TASK ITEM:
The line with "export SETUP_SLACK_MARGIN = 2.0", the line with "create_clock -name core_clock -period 12.0", and all lines between them in the material below: return these exactly, and no others.

• • • • •

What follows belongs to an exercise in optimizing a design on an open flow for a short achievable clock period and few clock cycles; a production flow would make more cautious choices.
Where RTL was checked, it was by simulation tests only, not by an equivalence proof against the original.
Only the layout flow was run in run 2; the RTL was not checked for function there.
Power is estimated from default activity; no workload was simulated.

--- flow/run.sh ---
#!/bin/bash
# synth_recipe.tcl (not shown) runs the flow's synth.tcl, then flattens the netlist and writes it again
# the make line also repeats each setting of config.mk as NAME=value (left out here)
make -C /OpenROAD-flow-scripts/flow DESIGN_CONFIG=/design/flow/config.mk WORK_HOME=/design/flow/orfs CLKGATE_MAP_FILE= SYNTH_SCRIPT=/design/flow/synth_recipe.tcl finish
--- flow/config.mk ---
export PLATFORM = sky130hd
export DESIGN_NAME = lhce_parse
export DESIGN_NICKNAME = lhce_parse
export VERILOG_FILES = /design/flow/design.v
export SDC_FILE = /design/flow/constraint.sdc
export NUM_CORES = 4
export LEC_CHECK = 0
export ABC_CLOCK_PERIOD_IN_PS = 2500
export CAP_MARGIN = 20
export CORE_MARGIN = 2
export CORE_UTILIZATION = 40
export PLACE_DENSITY = 0.6
export SETUP_SLACK_MARGIN = 4.5
export SLEW_MARGIN = 20
export TNS_END_PERCENT = 100
--- flow/constraint.sdc ---
create_clock -name core_clock -period 7.0 [get_ports {clk}]
set_input_delay 1.4000 -clock core_clock [delete_from_list [all_inputs] [get_ports {clk}]]
set_output_delay 1.4000 -clock core_clock [all_outputs]
set_load 0.01 [all_outputs]
From an optimization exercise on the open Yosys and OpenROAD flow, aimed at small area, a short achievable clock period and few clock cycles; shortcuts taken in it are not production practice.
In this exercise RTL edits were held to simulation tests only and were not proved equivalent to the original.
Power is estimated from default activity; no workload was simulated.

<file path="flow/run.sh">
#!/bin/bash
# Standard layout, but let the resizer change a cell's footprint (so it can
# upsize gates and port buffers) and buffer the ports with buf_2.
set -euo pipefail
bash standard.sh MATCH_CELL_FOOTPRINT=0 'BUFFER_PORTS_ARGS=-buffer_cell sky130_fd_sc_hd__buf_2' finish > make_finish.log 2>&1
</file>
<file path="standard.sh">
#!/bin/bash
# synth_recipe.tcl (not shown) runs the flow's synth.tcl, then flattens the netlist and writes it again
# the make line also repeats each setting of config.mk as NAME=value (left out here)
make -C /OpenROAD-flow-scripts/flow DESIGN_CONFIG=/design/flow/config.mk WORK_HOME=/design/flow/orfs CLKGATE_MAP_FILE= SYNTH_SCRIPT=/design/flow/synth_recipe.tcl "${@:-finish}"
</file>
<file path="config.mk">
export PLATFORM = sky130hd
export DESIGN_NAME = upe_link
export DESIGN_NICKNAME = upe_link
export VERILOG_FILES = /design/flow/design.v
export SDC_FILE = /design/flow/constraint.sdc
export NUM_CORES = 4
export LEC_CHECK = 0
export ABC_AREA = 1
export ABC_CLOCK_PERIOD_IN_PS = 2000
export CAP_MARGIN = 20
export CORE_MARGIN = 2
export CORE_UTILIZATION = 55
export CTS_BUF_LIST = sky130_fd_sc_hd__clkbuf_8
export SETUP_SLACK_MARGIN = 2.0
export SLEW_MARGIN = 20
</file>
<file path="constraint.sdc">
create_clock -name core_clock -period 4.0 [get_ports {clk}]
set_input_delay 0.8000 -clock core_clock [delete_from_list [all_inputs] [get_ports {clk}]]
set_output_delay 0.8000 -clock core_clock [all_outputs]
set_load 0.01 [all_outputs]
</file>
Context: an optimization exercise on an open-source flow, tuned for small area, a short achievable clock period and few clock cycles. The choices shown serve that exercise and are no tape-out recipe.
Function was checked by simulation only, so behaviour that the tests miss may differ from the original.

<file path="design/flow/config.mk">
export PLATFORM = sky130hd
export DESIGN_NAME = int8_gemm_kernel
export DESIGN_NICKNAME = int8_gemm_kernel
export VERILOG_FILES = /design/flow/design.v
export SDC_FILE = /design/flow/constraint.sdc
export NUM_CORES = 4
export LEC_CHECK = 0
export CAP_MARGIN = 20
export CORE_MARGIN = 2
export CORE_UTILIZATION = 40
export PLACE_DENSITY = 0.6
export SLEW_MARGIN = 20
export SYNTH_MEMORY_MAX_BITS = 16384
</file>
<file path="design/flow/constraint.sdc">
create_clock -name core_clock -period 12.0 [get_ports {clk}]
set_input_delay 2.4000 -clock core_clock [delete_from_list [all_inputs] [get_ports {clk}]]
set_output_delay 2.4000 -clock core_clock [all_outputs]
set_load 0.01 [all_outputs]
</file>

• • • • •

OUTPUT OF THE TASK:
export SETUP_SLACK_MARGIN = 2.0
export SLEW_MARGIN = 20
</file>
<file path="constraint.sdc">
create_clock -name core_clock -period 4.0 [get_ports {clk}]
set_input_delay 0.8000 -clock core_clock [delete_from_list [all_inputs] [get_ports {clk}]]
set_output_delay 0.8000 -clock core_clock [all_outputs]
set_load 0.01 [all_outputs]
</file>
Context: an optimization exercise on an open-source flow, tuned for small area, a short achievable clock period and few clock cycles. The choices shown serve that exercise and are no tape-out recipe.
Function was checked by simulation only, so behaviour that the tests miss may differ from the original.

<file path="design/flow/config.mk">
export PLATFORM = sky130hd
export DESIGN_NAME = int8_gemm_kernel
export DESIGN_NICKNAME = int8_gemm_kernel
export VERILOG_FILES = /design/flow/design.v
export SDC_FILE = /design/flow/constraint.sdc
export NUM_CORES = 4
export LEC_CHECK = 0
export CAP_MARGIN = 20
export CORE_MARGIN = 2
export CORE_UTILIZATION = 40
export PLACE_DENSITY = 0.6
export SLEW_MARGIN = 20
export SYNTH_MEMORY_MAX_BITS = 16384
</file>
<file path="design/flow/constraint.sdc">
create_clock -name core_clock -period 12.0 [get_ports {clk}]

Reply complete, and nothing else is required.